-- Activity --
Where does "unsigned" appear in the data? Return each line that holds it.

(Collected data entries)

--- src/rtl/cdb_writeback_arbiter.sv ---
// rtl/cdb_writeback_arbiter.sv - reservation-station busy tracking and round-robin CDB writeback arbiter
// Station tags: Add0..Add2 = 1..3, MUL0..MUL2 = 4..6, Mem0 = 7, Mem1 = 8; any other code is unrecognised.
module cdb_writeback_arbiter (
  input  logic         CLK,
  input  logic         RST,
  input  logic         issue_valid,
  input  logic [4:0]   issue_stnum,
  input  logic [7:0]   done_req,
  input  logic [255:0] done_val,
  output logic [7:0]   done_ack,
  output logic         cdb_valid,
  output logic [4:0]   cdb_tag,
  output logic [31:0]  cdb_data,
  output logic [2:0]   Add_Busy,
  output logic [2:0]   Mul_Busy,
  output logic [1:0]   Mem_Busy
);

  logic [7:0] busy;
  logic [2:0] rr_ptr;
  logic [7:0] eligible;
  logic [3:0] cand;
  logic       grant_valid;
  logic [2:0] grant_idx;
  logic       store_ack;
  logic       issue_known;
  logic [2:0] issue_idx;
  logic       issue_take;

  assign Add_Busy = busy[2:0];
  assign Mul_Busy = busy[5:3];
  assign Mem_Busy = busy[7:6];

  // Mem1 is a store: it never writes the CDB, so it is excluded from arbitration.
  assign eligible  = RST ? 8'd0 : {1'b0, done_req[6:0] & busy[6:0]};
  assign store_ack = !RST && done_req[7] && busy[7];

  always_comb begin
    grant_valid = 1'b0;
    grant_idx   = 3'd0;
    cand        = 4'd0;
    // Walk offsets from farthest to nearest so the nearest eligible station wins.
    for (int k = 6; k >= 0; k--) begin
      cand = {1'b0, rr_ptr} + 4'(k);
      if (cand >= 4'd7) cand = cand - 4'd7;
      if (eligible[cand[2:0]]) begin
        grant_valid = 1'b1;
        grant_idx   = cand[2:0];
      end
    end
  end

  always_comb begin
    done_ack = 8'd0;
    if (grant_valid) done_ack[grant_idx] = 1'b1;
    if (store_ack)   done_ack[7] = 1'b1;
  end

  // Busy is sampled before this edge's frees, so an issue to a station being freed is dropped.
  assign issue_known = (issue_stnum != 5'd0) && (issue_stnum <= 5'd8);
  assign issue_idx   = issue_stnum[2:0] - 3'd1;
  assign issue_take  = !RST && issue_valid && issue_known && !busy[issue_idx];

  always_ff @(posedge CLK) begin
    if (RST) begin
      busy      <= 8'd0;
      rr_ptr    <= 3'd0;
      cdb_valid <= 1'b0;
      cdb_tag   <= 5'd0;
      cdb_data  <= 32'd0;
    end else begin
      cdb_valid <= grant_valid;
      if (grant_valid) begin
        cdb_tag         <= {2'b00, grant_idx} + 5'd1;
        cdb_data        <= done_val[{grant_idx, 5'b00000} +: 32];
        busy[grant_idx] <= 1'b0;
        rr_ptr          <= (grant_idx == 3'd6) ? 3'd0 : grant_idx + 3'd1;
      end
      if (store_ack) busy[7] <= 1'b0;
      if (issue_take) busy[issue_idx] <= 1'b1;
    end
  end

endmodule
===== src/rtl/completo_gpio_pkg.sv =====
// Shared constants for the completo_gpio AXI4-Lite GPIO peripheral.
package completo_gpio_pkg;

  localparam int unsigned GPIO_W  = 8;
  localparam int unsigned ADDR_W  = 32;
  localparam int unsigned DATA_W  = 32;
  localparam int unsigned SEL_BIT = 2;

  localparam logic REG_DATA = 1'b0;
  localparam logic REG_DIR  = 1'b1;

endpackage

-- Solution to this problem --
  localparam int unsigned GPIO_W  = 8;
  localparam int unsigned ADDR_W  = 32;
  localparam int unsigned DATA_W  = 32;
  localparam int unsigned SEL_BIT = 2;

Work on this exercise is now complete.